The forecast was calling for the storm to start around noon on Friday, so the office closed at 11 a.m. I went to Whole Foods to get a couple of things, and it was so busy, it looked like a Market Basket wannabe. It started snowing lightly on Friday afternoon and intensified on Friday night into Saturday morning. In addition to the standard snow emergency procedures that go with a forecast of 2-foot snow accumulation, the Governor of Massachusetts issued a travel ban starting 4 pm on Friday, virtually banning all travel from all the roads in the State. The ban was largely heeded, and anyone breaking the ban would be subject to $500 fine and up to a year in prison, we were told. Travel ban aside, I had to go from North Cambridge to Spring Hill in Somerville and back, and I had to drive. So I drove. The streets were eerily quiet, the empty streets coated with snow. I saw people cross country skiing and a few people walking around. Driving down Highland Ave I found a deserted street, with flashing lights of police cruisers and plows, and a couple of lone figures trying to walk against the wind. Thankfully I wasn’t stopped by the police. And even if I were, I had prepared a list of excuses to get away with it.

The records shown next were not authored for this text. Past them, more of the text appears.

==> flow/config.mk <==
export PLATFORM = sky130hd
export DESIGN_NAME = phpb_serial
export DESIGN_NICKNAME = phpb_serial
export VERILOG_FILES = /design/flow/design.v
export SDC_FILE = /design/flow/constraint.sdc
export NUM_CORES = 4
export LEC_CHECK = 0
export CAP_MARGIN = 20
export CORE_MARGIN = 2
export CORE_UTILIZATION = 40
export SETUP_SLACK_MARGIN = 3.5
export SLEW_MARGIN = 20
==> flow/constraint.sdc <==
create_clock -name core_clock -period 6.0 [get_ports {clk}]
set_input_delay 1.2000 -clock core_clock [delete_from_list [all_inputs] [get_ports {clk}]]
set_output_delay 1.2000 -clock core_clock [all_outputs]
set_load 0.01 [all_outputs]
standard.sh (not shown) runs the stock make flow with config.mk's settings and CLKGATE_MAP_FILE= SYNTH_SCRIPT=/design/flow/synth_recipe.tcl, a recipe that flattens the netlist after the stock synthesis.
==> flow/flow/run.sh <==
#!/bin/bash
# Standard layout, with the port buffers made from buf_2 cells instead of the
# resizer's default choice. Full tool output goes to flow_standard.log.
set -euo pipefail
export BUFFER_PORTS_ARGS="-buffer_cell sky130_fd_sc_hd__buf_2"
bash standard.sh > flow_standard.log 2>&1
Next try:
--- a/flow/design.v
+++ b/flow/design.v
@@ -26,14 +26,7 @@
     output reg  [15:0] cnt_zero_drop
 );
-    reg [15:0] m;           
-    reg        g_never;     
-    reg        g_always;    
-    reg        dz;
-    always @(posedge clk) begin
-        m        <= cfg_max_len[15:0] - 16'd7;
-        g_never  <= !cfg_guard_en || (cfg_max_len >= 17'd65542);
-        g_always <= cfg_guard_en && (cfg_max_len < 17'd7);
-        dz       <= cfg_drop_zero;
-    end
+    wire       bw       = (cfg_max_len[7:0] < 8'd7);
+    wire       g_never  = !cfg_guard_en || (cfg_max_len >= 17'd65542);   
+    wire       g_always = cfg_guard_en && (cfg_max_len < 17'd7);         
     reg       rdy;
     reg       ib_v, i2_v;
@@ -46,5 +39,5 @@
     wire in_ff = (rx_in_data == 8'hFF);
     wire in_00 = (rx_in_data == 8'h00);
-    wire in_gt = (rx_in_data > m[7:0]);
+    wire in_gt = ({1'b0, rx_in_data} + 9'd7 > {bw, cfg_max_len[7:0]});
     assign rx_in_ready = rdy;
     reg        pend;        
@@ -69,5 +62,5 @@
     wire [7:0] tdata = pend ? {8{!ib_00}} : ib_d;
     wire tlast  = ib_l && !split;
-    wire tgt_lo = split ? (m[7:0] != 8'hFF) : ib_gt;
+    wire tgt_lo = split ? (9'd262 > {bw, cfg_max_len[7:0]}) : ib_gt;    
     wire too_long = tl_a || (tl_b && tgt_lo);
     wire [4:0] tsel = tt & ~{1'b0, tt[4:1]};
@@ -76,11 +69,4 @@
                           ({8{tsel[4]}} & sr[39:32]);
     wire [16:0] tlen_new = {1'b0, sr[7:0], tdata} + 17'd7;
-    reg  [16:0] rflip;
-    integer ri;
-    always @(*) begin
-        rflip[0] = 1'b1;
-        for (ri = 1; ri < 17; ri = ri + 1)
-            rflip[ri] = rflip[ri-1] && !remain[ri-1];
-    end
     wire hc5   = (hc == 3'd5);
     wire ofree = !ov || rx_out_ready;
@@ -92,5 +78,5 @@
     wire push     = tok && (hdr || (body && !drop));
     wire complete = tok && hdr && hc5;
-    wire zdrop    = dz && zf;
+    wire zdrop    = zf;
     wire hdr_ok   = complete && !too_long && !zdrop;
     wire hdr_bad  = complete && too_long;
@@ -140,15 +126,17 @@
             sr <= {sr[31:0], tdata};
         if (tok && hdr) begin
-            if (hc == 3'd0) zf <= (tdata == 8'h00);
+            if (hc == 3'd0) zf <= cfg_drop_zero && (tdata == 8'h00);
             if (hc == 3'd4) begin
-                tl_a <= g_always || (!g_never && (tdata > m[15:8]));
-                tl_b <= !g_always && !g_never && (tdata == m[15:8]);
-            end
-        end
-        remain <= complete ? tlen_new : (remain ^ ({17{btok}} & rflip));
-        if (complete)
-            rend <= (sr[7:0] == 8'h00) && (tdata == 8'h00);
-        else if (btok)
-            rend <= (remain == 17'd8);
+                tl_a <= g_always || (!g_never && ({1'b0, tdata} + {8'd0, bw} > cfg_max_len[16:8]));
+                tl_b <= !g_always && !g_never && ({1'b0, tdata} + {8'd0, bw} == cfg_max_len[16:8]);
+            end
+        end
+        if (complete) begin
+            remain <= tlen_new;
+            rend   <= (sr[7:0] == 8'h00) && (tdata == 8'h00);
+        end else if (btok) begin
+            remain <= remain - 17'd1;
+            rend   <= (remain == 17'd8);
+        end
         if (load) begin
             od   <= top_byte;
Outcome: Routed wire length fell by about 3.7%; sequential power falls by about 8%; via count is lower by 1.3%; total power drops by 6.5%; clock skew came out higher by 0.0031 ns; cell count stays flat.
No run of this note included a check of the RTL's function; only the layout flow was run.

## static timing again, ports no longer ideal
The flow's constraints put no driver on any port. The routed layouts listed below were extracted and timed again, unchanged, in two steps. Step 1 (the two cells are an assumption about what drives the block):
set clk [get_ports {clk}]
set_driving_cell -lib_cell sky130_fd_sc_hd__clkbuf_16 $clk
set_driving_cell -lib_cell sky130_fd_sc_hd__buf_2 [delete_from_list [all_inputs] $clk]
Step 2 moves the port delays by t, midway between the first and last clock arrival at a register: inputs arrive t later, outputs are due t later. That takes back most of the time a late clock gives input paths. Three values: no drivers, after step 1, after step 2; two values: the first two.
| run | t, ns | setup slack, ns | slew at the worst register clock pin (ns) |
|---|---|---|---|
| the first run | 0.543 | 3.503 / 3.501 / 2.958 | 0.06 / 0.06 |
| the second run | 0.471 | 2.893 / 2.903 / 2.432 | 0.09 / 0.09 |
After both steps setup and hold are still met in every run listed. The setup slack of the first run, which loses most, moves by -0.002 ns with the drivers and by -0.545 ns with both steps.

The winds picked up late Friday night and the snow was coming down heavier. When I got up on Saturday morning everything looked blanketed with snow. Mass. Ave and the bike path were completely covered by seemingly deep snow. It was bright and beautiful. People were walking and cross country skiing along the bike path.
The travel ban was still in effect until Saturday 4 p.m. When I went out for a walk in the afternoon it was quite nice to see people enjoying the snow, kids having a blast. Seven Hills Park at the Davis Square T stop turned into a snowmen park. No cars on the roads meant people on the roads. Walking on the street was much easier than walking on the sidewalks which were pretty much still covered by almost two feet of snow.
The wind drifts created 4 feet high piles at some places. Walking on Highland Ave you could see people had started digging their cars out, cars completely covered with at least a foot of snow. Some side streets looked like they hadn’t been plowed at all. Even where the streets were plowed, the travel lane width was reduced. And trying to clear the snow off sidewalks, driveways and cars did not get any easier as there was no room to put the snow.
I finally made it to Spring Hill in Somerville with my right hand almost frozen. I helped shovel a sidewalk and driveway, and actually that was my first time shoveling. The snow was light, but still my shoulders and upper back got really sore. And that made me appreciate the fact that my car is parked in a parking garage and the sidewalk around my building is shoveled by a crew.
Later in the evening I walked to Harvard Square, and it was quite something to walk around the quiet city. Everything looked beautiful covered in fresh white snow. But what I enjoyed the most was the silence. Walking everywhere made me think of our ancestors, who at some point in our history did just that, they walked everywhere.
On Sunday things slowly started to return to normal. More plowing, more shoveling, more digging out. Mountains of snow in every intersection made driving and walking dangerous, and you could see dump trucks hauling snow away. It is now raining, so the snow is getting heavier. Most catch basins are under feet of snow, and the streets are already looking messy. This week is supposed to be rather warm and there will be some snow melt, but I wonder how long it will take for the last of the 26″ of snow to go away.